But, first and foremost, I'm the son of hardworking working-class, parents who came to this great country (legally), and sacrificed everything to get me this far.

Here's the thing: I need your help to finish what I came here to do, to get--or, better put, not lose--my hard-earned piece of the American Dream.

I need your financial support to help pay for my final year (for reasons you'll learn below) toward completing this important accomplishment--for me, my family, and for others who are like me. For people whose parents worked double shifts, broke their backs, and even took (literally) the food from their plate to see us do better than they had.

But you can help in other ways--not just dollars. Get the message out. Share this page. Follow and share our social media accounts: Twitter/X, Facebook, Threads, and Instagram.

Over my time here, Harvard has engaged in long list of unfair, harmful, costly, and unmerited and undeserved actions against me. I tell those stories in updates and future videos. You'll be appalled.

And, now, after putting up with years of that, they're trying to get rid of me. Give me the boot. Push me out the back door.

Here's the best part: it's because of their own mistakes.

And they've done, and are doing, everything they can to keep it (and me) quiet about it.

Also: because Harvard won't lend me the money (or, better put, the United States' Government's) to do it. That is, after bankrupting me first--literally. After years of lavishly and readily loaning me--literally--hundreds of thousands of dollars, when it was convenient and was to their benefit.

I return to that topic below and in future updates.

They've used every flimsy, made-up excuse in the book--for several years in row--to gradually "starve me out." Deny me funding I'm entitled too, literally, under federal law. In the process: slowing me down, hampering my progress, distracting me from the task I came here to do--and extending my time at Harvard (and therefore cost) while I continue to fight one phony, made-up problem, or extra hoop to jump through, after another.

I've been merely surviving, rather than thriving--as I once did here--because of....your guesses are as good as mine.

If the goal to humiliate me into leaving or giving up, it has had the opposite effect.

I'm not above being poor. I'm proud of my working-class roots and work ethic. Sure, this is much poorer than I ever was growing up, but I know how to survive when not only do people not believe in you, but are actively trying to stop you from improving yourself.

And, trust me, I'm not above working a job either. But they've even made that harder--by allowing, even facilitating, the destruction of my professional, academic, and personal reputation by siding with false accusers and outright liars (proven so, by video and audio and written evidence, and even in a court of law).

Not once, but twice, Harvard has blamed the victim (me) for being violently attacked by others--without provocation (again proven). But those are longer stories, upcoming.

Your generous support will also help protect me from Harvard's "wrath."

Believe me. They, and their team of fancy lawyers, countless administrators, and even its own private police department, WILL find a way (in other words, an excuse) to shut me up as soon as they can. Or do even worse.

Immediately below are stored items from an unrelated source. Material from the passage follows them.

File: src/hdl/ptc_defines.vh
// Register map, field positions and encodings of the periodic timer
`ifndef PTC_DEFINES_VH
`define PTC_DEFINES_VH

// Byte addresses on the AXI4-Lite bus, one aligned word each
`define PTC_A_CTRL0      6'h00
`define PTC_A_CTRL1      6'h04
`define PTC_A_CTRL2      6'h08
`define PTC_A_CNT_LO     6'h0c
`define PTC_A_CNT_HI     6'h10
`define PTC_A_CMPA_LO    6'h14
`define PTC_A_CMPA_HI    6'h18
`define PTC_A_CMPB_LO    6'h1c
`define PTC_A_CMPB_HI    6'h20
`define PTC_A_PER_LO     6'h24
`define PTC_A_PER_HI     6'h28

// Clock and on/off register fields
`define PTC_F_HOLD       7
`define PTC_F_CKSEL_HI   6
`define PTC_F_CKSEL_LO   4
`define PTC_F_ON         3

// Mode and output register fields
`define PTC_F_MODE_HI    7
`define PTC_F_MODE_LO    6
`define PTC_F_PIN_HI     5
`define PTC_F_PIN_LO     4
`define PTC_F_OC         3
`define PTC_F_POL        2
`define PTC_F_CAPTS      1
`define PTC_F_CCLR       0

// Capture clear register fields
`define PTC_F_TCLR_HI    2
`define PTC_F_TCLR_LO    1

// Operating modes
`define PTC_M_CMP        2'h0
`define PTC_M_CAP        2'h1
`define PTC_M_PWM        2'h2
`define PTC_M_TMR        2'h3

// Count clock sources
`define PTC_CK_SYS4      3'h0
`define PTC_CK_SYS       3'h1
`define PTC_CK_H16       3'h2
`define PTC_CK_H64       3'h3
`define PTC_CK_SUB0      3'h4
`define PTC_CK_SUB1      3'h5
`define PTC_CK_EXTR      3'h6
`define PTC_CK_EXTF      3'h7

// Two-bit pin function and edge codes
`define PTC_P_00         2'h0
`define PTC_P_01         2'h1
`define PTC_P_10         2'h2
`define PTC_P_11         2'h3

// Prescaler terminal counts
`define PTC_DIV4_END     6'h03
`define PTC_DIV16_END    6'h0f
`define PTC_DIV64_END    6'h3f

// AXI responses
`define PTC_RESP_OKAY    2'h0
`define PTC_RESP_SLVERR  2'h2

`endif

File: src/hdl/ptc_timer.v
// Periodic timer: control registers, counter, capture and waveform output
`timescale 1ns/1ns
`include "ptc_defines.vh"

////////////////////////////////////////////////////////////////////////////////
// Contract
// - Count-hold bit freezes the counter, module stays on, resumes from held value; capture-mode edge clears still zero it.
// - Clock select picks sys/4, sys, high/16, high/64, sub, or ext pin edges.
// - On-bit rising clears counter; falling stops it and keeps residual value.
// - On-bit rising returns wave output to initial level in output modes.
// - Mode field: compare, capture, PWM/single pulse, timer/counter.
// - Compare mode A match: no change, drive low, drive high, toggle.
// - PWM mode pin function: inactive, active, PWM waveform, single pulse.
// - Capture with clear select 00 latches into compare A on chosen edge.
// - Capture with clear select nonzero routes rising to B, falling to A.
// - Capture source bit picks capture pin at 0, ext clock pin at 1.
// - Level bit sets initial level or PWM active level; ignored in timer mode.
// - Single pulse mode: level bit sets output at on-bit rising.
// - Invert bit inverts wave output, no effect in timer mode.
// - Clear source 1 clears on A match; 0 on P match or overflow.
// - Clear source bit ignored in PWM, single pulse and capture modes.
// - In capture mode, clear select adds edges of the selected capture source to P match clear.
// - Latch edge flag reads 1 for rising, 0 for falling latch edge.
// - Counter readable only via low/high bytes; unused high bits read zero.
// - Compare A low byte is read/write and resets to zero.
// - Low byte writes go to a buffer moved in on high byte write.
// - High byte reads copy the low byte into the buffer for next low read.
// - Inverted output always carries the inverse of the wave output.
module ptc_timer #(
  parameter WIDE = 1
)(
  // Clock and reset
  input  wire        aclk,
  input  wire        aresetn,
  // Internal clock enables from the clock unit
  input  wire        high_clock_en,
  input  wire        sub_clock_en,
  // AXI4-Lite write address
  input  wire [5:0]  s_axi_awaddr,
  input  wire [2:0]  s_axi_awprot,
  input  wire        s_axi_awvalid,
  output wire        s_axi_awready,
  // AXI4-Lite write data
  input  wire [31:0] s_axi_wdata,
  input  wire [3:0]  s_axi_wstrb,
  input  wire        s_axi_wvalid,
  output wire        s_axi_wready,
  // AXI4-Lite write response
  output reg  [1:0]  s_axi_bresp,
  output reg         s_axi_bvalid,
  input  wire        s_axi_bready,
  // AXI4-Lite read address
  input  wire [5:0]  s_axi_araddr,
  input  wire [2:0]  s_axi_arprot,
  input  wire        s_axi_arvalid,
  output wire        s_axi_arready,
  // AXI4-Lite read data
  output reg  [31:0] s_axi_rdata,
  output reg  [1:0]  s_axi_rresp,
  output reg         s_axi_rvalid,
  input  wire        s_axi_rready,
  // Pins
  input  wire        ext_clock_pin,
  input  wire        capture_pin,
  output reg         wave_out_pin,
  output reg         wave_out_inv_pin
);

localparam CW = WIDE ? 16 : 10;

////////////////////////////////////////////////////////////////////////////////
// Registers

reg  [7:0]    ctrl_clock_and_onoff;
reg  [7:0]    ctrl_mode_and_output;
reg  [1:0]    capture_clear_select;
reg           latch_edge_flag;
reg  [CW-1:0] count;
reg  [CW-1:0] compare_a_value;
reg  [CW-1:0] compare_b_value;
reg  [CW-1:0] period_value;
reg  [7:0]    byte_buffer;
reg           wave;
reg           pulse_armed;
reg           on_d;
reg  [5:0]    prescale;

wire          count_hold_bit       = ctrl_clock_and_onoff[`PTC_F_HOLD];
wire [2:0]    count_clock_select   = ctrl_clock_and_onoff[`PTC_F_CKSEL_HI:`PTC_F_CKSEL_LO];
wire          module_on_bit        = ctrl_clock_and_onoff[`PTC_F_ON];
wire [1:0]    operating_mode_field = ctrl_mode_and_output[`PTC_F_MODE_HI:`PTC_F_MODE_LO];
wire [1:0]    pin_function_field   = ctrl_mode_and_output[`PTC_F_PIN_HI:`PTC_F_PIN_LO];
wire          output_level_control = ctrl_mode_and_output[`PTC_F_OC];
wire          output_invert_bit    = ctrl_mode_and_output[`PTC_F_POL];
wire          capture_source_bit   = ctrl_mode_and_output[`PTC_F_CAPTS];
wire          clear_source_bit     = ctrl_mode_and_output[`PTC_F_CCLR];

////////////////////////////////////////////////////////////////////////////////
// Pin synchronisers and edge detect

reg  [1:0] ck_sync;
reg  [1:0] cp_sync;
reg        ck_last;
reg        cp_last;

always @(posedge aclk)
begin
  if (!aresetn)
  begin
    ck_sync <= 2'h0;
    cp_sync <= 2'h0;
    ck_last <= 1'b0;
    cp_last <= 1'b0;
  end
  else
  begin
    ck_sync <= {ck_sync[0], ext_clock_pin};
    cp_sync <= {cp_sync[0], capture_pin};
    ck_last <= ck_sync[1];
    cp_last <= cp_sync[1];
  end
end

wire ck_rise = ck_sync[1] & ~ck_last;
wire ck_fall = ~ck_sync[1] & ck_last;
wire src_lvl  = capture_source_bit ? ck_sync[1] : cp_sync[1];
wire src_last = capture_source_bit ? ck_last : cp_last;
wire cap_rise = src_lvl & ~src_last;
wire cap_fall = ~src_lvl & src_last;

////////////////////////////////////////////////////////////////////////////////
// Count clock selection

reg tick_src;

always @(posedge aclk)
begin
  if (!aresetn)
    prescale <= 6'h00;
  else if (count_clock_select == `PTC_CK_SYS4 || high_clock_en)
    prescale <= prescale + 6'h01;
end

always @*
begin
  case (count_clock_select)
    `PTC_CK_SYS4: tick_src = (prescale[1:0] == `PTC_DIV4_END);
    `PTC_CK_SYS:  tick_src = 1'b1;
    `PTC_CK_H16:  tick_src = high_clock_en & (prescale[3:0] == `PTC_DIV16_END);
    `PTC_CK_H64:  tick_src = high_clock_en & (prescale == `PTC_DIV64_END);
    `PTC_CK_SUB0,
    `PTC_CK_SUB1: tick_src = sub_clock_en;
    `PTC_CK_EXTR: tick_src = ck_rise;
    `PTC_CK_EXTF: tick_src = ck_fall;
    default:      tick_src = 1'b0;
  endcase
end

wire tick = tick_src & module_on_bit & ~count_hold_bit;

////////////////////////////////////////////////////////////////////////////////
// Counter, comparators, capture

wire on_rise   = module_on_bit & ~on_d;
wire cap_mode  = (operating_mode_field == `PTC_M_CAP);
wire pwm_mode  = (operating_mode_field == `PTC_M_PWM);
wire cmp_mode  = (operating_mode_field == `PTC_M_CMP);
wire match_a   = tick & (count + 1'b1 == compare_a_value);
wire match_p   = tick & (count + 1'b1 == period_value);
wire overflow  = tick & (&count);
wire tclr_none = (capture_clear_select == `PTC_P_00);
wire cap_on    = cap_mode & module_on_bit;

// Capture routing by edge and clear select
wire cap_a = cap_on & (tclr_none ?
               ((pin_function_field == `PTC_P_00) & cap_rise) |
               ((pin_function_field == `PTC_P_01) & cap_fall) |
               ((pin_function_field == `PTC_P_10) & (cap_rise | cap_fall)) :
               ((pin_function_field == `PTC_P_01) & cap_fall) |
               ((pin_function_field == `PTC_P_10) & cap_fall));
wire cap_b = cap_on & ~tclr_none &
             (pin_function_field == `PTC_P_00 || pin_function_field == `PTC_P_10) &
             cap_rise;

// Edge clear in capture mode
wire edge_clr = cap_on & (
                  (capture_clear_select == `PTC_P_01 & cap_rise) |
                  (capture_clear_select == `PTC_P_10 & cap_fall) |
                  (capture_clear_select == `PTC_P_11 & (cap_rise | cap_fall)));

// Clear source only counts in compare and timer modes
wire use_cclr = ~(pwm_mode | cap_mode) & clear_source_bit;
wire clr_p    = (period_value == {CW{1'b0}}) ? overflow : match_p;
wire clr      = use_cclr ? match_a : clr_p;

always @(posedge aclk)
begin
  if (!aresetn)
  begin
    count           <= {CW{1'b0}};
    on_d            <= 1'b0;
    latch_edge_flag <= 1'b0;
  end
  else
  begin
    on_d <= module_on_bit;
    if (on_rise)
      count <= {CW{1'b0}};
    else if (edge_clr || clr)
      count <= {CW{1'b0}};
    else if (tick)
      count <= count + 1'b1;
    if (cap_a | cap_b)
      latch_edge_flag <= cap_rise;
  end
end

////////////////////////////////////////////////////////////////////////////////
// Waveform output

wire at_duty = (count >= compare_a_value);

always @(posedge aclk)
begin
  if (!aresetn)
  begin
    wave        <= 1'b0;
    pulse_armed <= 1'b0;
  end
  else if (on_rise)
  begin
    wave        <= cmp_mode & output_level_control;
    pulse_armed <= 1'b1;
  end
  else if (cmp_mode && match_a)
  begin
    case (pin_function_field)
      `PTC_P_01: wave <= 1'b0;
      `PTC_P_10: wave <= 1'b1;
      `PTC_P_11: wave <= ~wave;
      default:   wave <= wave;
    endcase
  end
  else if (pwm_mode)
  begin
    case (pin_function_field)
      `PTC_P_00: wave <= 1'b0;
      `PTC_P_01: wave <= 1'b1;
      `PTC_P_10: wave <= ~at_duty;
      default:
      begin
        if (pulse_armed && match_a)
        begin
          wave        <= 1'b0;
          pulse_armed <= 1'b0;
        end
        else if (pulse_armed)
          wave <= module_on_bit;
      end
    endcase
  end
end

// Output-level and invert handling; timer mode holds wave_out_pin low and wave_out_inv_pin high
always @(posedge aclk)
begin
  if (!aresetn)
  begin
    wave_out_pin     <= 1'b0;
    wave_out_inv_pin <= 1'b1;
  end
  else if (operating_mode_field == `PTC_M_TMR)
  begin
    wave_out_pin     <= 1'b0;
    wave_out_inv_pin <= 1'b1;
  end
  else
  begin
    wave_out_pin     <= (pwm_mode ? (wave ~^ output_level_control) : wave)
                        ^ output_invert_bit;
    wave_out_inv_pin <= ~((pwm_mode ? (wave ~^ output_level_control) : wave)
                        ^ output_invert_bit);
  end
end

////////////////////////////////////////////////////////////////////////////////
// AXI4-Lite slave

reg        aw_held;
reg        w_held;
reg [5:0]  aw_addr;
reg [7:0]  w_byte;
reg        w_lane0;

assign s_axi_awready = ~aw_held & ~s_axi_bvalid;
assign s_axi_wready  = ~w_held & ~s_axi_bvalid;
assign s_axi_arready = ~s_axi_rvalid;

wire       wr_go   = aw_held & w_held;
wire       rd_go   = s_axi_arvalid & s_axi_arready;
wire [7:0] hi_mask = WIDE ? 8'hff : 8'h03;

function [7:0] hi_of;
  input [CW-1:0] v;
  reg   [15:0]   w;
  begin
    w     = 16'h0000;
    w     = w | v;
    hi_of = w[15:8];
  end
endfunction

always @(posedge aclk)
begin
  if (!aresetn)
  begin
    aw_held              <= 1'b0;
    w_held               <= 1'b0;
    aw_addr              <= 6'h00;
    w_byte               <= 8'h00;
    w_lane0              <= 1'b0;
    s_axi_bvalid         <= 1'b0;
    s_axi_bresp          <= `PTC_RESP_OKAY;
    ctrl_clock_and_onoff <= 8'h00;
    ctrl_mode_and_output <= 8'h00;
    capture_clear_select <= 2'h0;
    compare_a_value      <= {CW{1'b0}};
    compare_b_value      <= {CW{1'b0}};
    period_value         <= {CW{1'b0}};
    byte_buffer          <= 8'h00;
  end
  else
  begin
    if (s_axi_awvalid && s_axi_awready)
    begin
      aw_held <= 1'b1;
      aw_addr <= s_axi_awaddr;
    end
    if (s_axi_wvalid && s_axi_wready)
    begin
      w_held  <= 1'b1;
      w_byte  <= s_axi_wdata[7:0];
      w_lane0 <= s_axi_wstrb[0];
    end
    if (s_axi_bvalid && s_axi_bready)
      s_axi_bvalid <= 1'b0;
    // Capture wins over a same-cycle software write of the value
    if (wr_go)
    begin
      aw_held      <= 1'b0;
      w_held       <= 1'b0;
      s_axi_bvalid <= 1'b1;
      s_axi_bresp  <= `PTC_RESP_OKAY;
      if (w_lane0)
        case (aw_addr)
          `PTC_A_CTRL0:   ctrl_clock_and_onoff <= {w_byte[7:3], 3'h0};
          `PTC_A_CTRL1:   ctrl_mode_and_output <= w_byte;
          `PTC_A_CTRL2:   capture_clear_select <= w_byte[`PTC_F_TCLR_HI:`PTC_F_TCLR_LO];
          `PTC_A_CMPA_LO,
          `PTC_A_CMPB_LO,
          `PTC_A_PER_LO:  byte_buffer <= w_byte;
          `PTC_A_CMPA_HI: compare_a_value <= {w_byte & hi_mask, byte_buffer};
          `PTC_A_CMPB_HI: compare_b_value <= {w_byte & hi_mask, byte_buffer};
          `PTC_A_PER_HI:  period_value <= {w_byte & hi_mask, byte_buffer};
          `PTC_A_CNT_LO,
          `PTC_A_CNT_HI:  s_axi_bresp <= `PTC_RESP_OKAY;
          default:        s_axi_bresp <= `PTC_RESP_SLVERR;
        endcase
      else if (aw_addr > `PTC_A_PER_HI || aw_addr[1:0] != 2'h0)
        s_axi_bresp <= `PTC_RESP_SLVERR;
    end
    if (cap_a)
      compare_a_value <= count;
    if (cap_b)
      compare_b_value <= count;
    // High byte read snapshots the low byte
    if (rd_go)
      case (s_axi_araddr)
        `PTC_A_CNT_HI:  byte_buffer <= count[7:0];
        `PTC_A_CMPA_HI: byte_buffer <= compare_a_value[7:0];
        `PTC_A_CMPB_HI: byte_buffer <= compare_b_value[7:0];
        `PTC_A_PER_HI:  byte_buffer <= period_value[7:0];
        default:        byte_buffer <= byte_buffer;
      endcase
  end
end

always @(posedge aclk)
begin
  if (!aresetn)
  begin
    s_axi_rvalid <= 1'b0;
    s_axi_rdata  <= 32'h00000000;
    s_axi_rresp  <= `PTC_RESP_OKAY;
  end
  else if (rd_go)
  begin
    s_axi_rvalid <= 1'b1;
    s_axi_rresp  <= `PTC_RESP_OKAY;
    case (s_axi_araddr)
      `PTC_A_CTRL0:   s_axi_rdata <= {24'h000000, ctrl_clock_and_onoff};
      `PTC_A_CTRL1:   s_axi_rdata <= {24'h000000, ctrl_mode_and_output};
      `PTC_A_CTRL2:   s_axi_rdata <= {29'h00000000, capture_clear_select, latch_edge_flag};
      `PTC_A_CNT_LO,
      `PTC_A_CMPA_LO,
      `PTC_A_CMPB_LO,
      `PTC_A_PER_LO:  s_axi_rdata <= {24'h000000, byte_buffer};
      `PTC_A_CNT_HI:  s_axi_rdata <= {24'h000000, hi_of(count)};
      `PTC_A_CMPA_HI: s_axi_rdata <= {24'h000000, hi_of(compare_a_value)};
      `PTC_A_CMPB_HI: s_axi_rdata <= {24'h000000, hi_of(compare_b_value)};
      `PTC_A_PER_HI:  s_axi_rdata <= {24'h000000, hi_of(period_value)};
      default:
      begin
        s_axi_rdata <= 32'h00000000;
        s_axi_rresp <= `PTC_RESP_SLVERR;
      end
    endcase
  end
  else if (s_axi_rvalid && s_axi_rready)
    s_axi_rvalid <= 1'b0;
end

endmodule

"Keep it in the family." Hush-hush.

Help me prevent that from happening. Yes, for me. But also so many others that are like me. Other children of working-class, hard-working families who--with the work ethic, and commitment to bettering yourself through hard work, they instilled--have earned their way into the "Harvards" of the world.

Don't get me wrong: this is more than just another hard-luck story.

I was taught that when things are bad, you might as well make the best of it. So this is going to be an on-going project--not just a fundraising campaign for me.

For now, I'm calling it: A Tale of Two Harvards. And you'll soon know why that's a perfect name for it.

I want to tell you the stories--good, bad, and ugly about my experience at Harvard--that led to this (as you'll soon agree) unacceptable and shameful treatment and situation, in any kind of organization or company, for me (and others).

All kept quiet. Pushed into the shadows. To keep up appearances at the (arguably) best university in the world.

I love my university, even if I can't be sure that it "loves" me back (anymore). Sure, there's definitely a bad side to Harvard, but there's also a good side.

So with each video or written update, I will try to tell a good and maybe not-so-good part of the Harvard I've come to know in my 13 whopping years here. To tell each one of you something maybe you didn't know about this place. About what I've dedicated the better part of my life to studying, learning, and teaching (history). About my experience as a regular, working-class kid from Los Angeles making his way through life.

I'm going to do my best to make and keep this interesting--and make your generosity worthwhile.

Please put your suggestions in the comments--or our social media--and I'll do my best to incorporate them into this campaign.

Because Harvard is more than, and better, than these shameful, hidden actions and stories.

But what I can definitely guarantee are some good stories--about my experiences at Harvard and my journey. I also guarantee you my eternal gratitude for your support--at whatever level or amount or manner you can extend it.

I need, and appreciate, everything and anything you can give.

But don't get me wrong. I'm not here to "expose" or embarrass individual people. I'm not here to "name names"--even if those "names" have engaged in the very unfairness or dishonesty or biases that put me in a place to so urgently need your help here today.

What did Harvard do in the process of all this?

Literally bankrupted me. I wasn't exaggerating. Wasted away the savings I work so hard to gather after, responsibly, paying off all of my undergraduate debt so I could return to finish this "dream." Turning my once stellar credit into nothing. Loading me up with massive amounts in student loans, with every extra year they created, to pay for the mistakes of others. Postponed important life milestones, like having children or buying a real home--even a simple used car, for goodness's sake, as I had back home.

The list goes on and on.

Meanwhile, I've watched countless of my classmates and former students graduate and move on with life. One by one. And, guess what: they deserve it. Everyone of them has been brilliant in their own way.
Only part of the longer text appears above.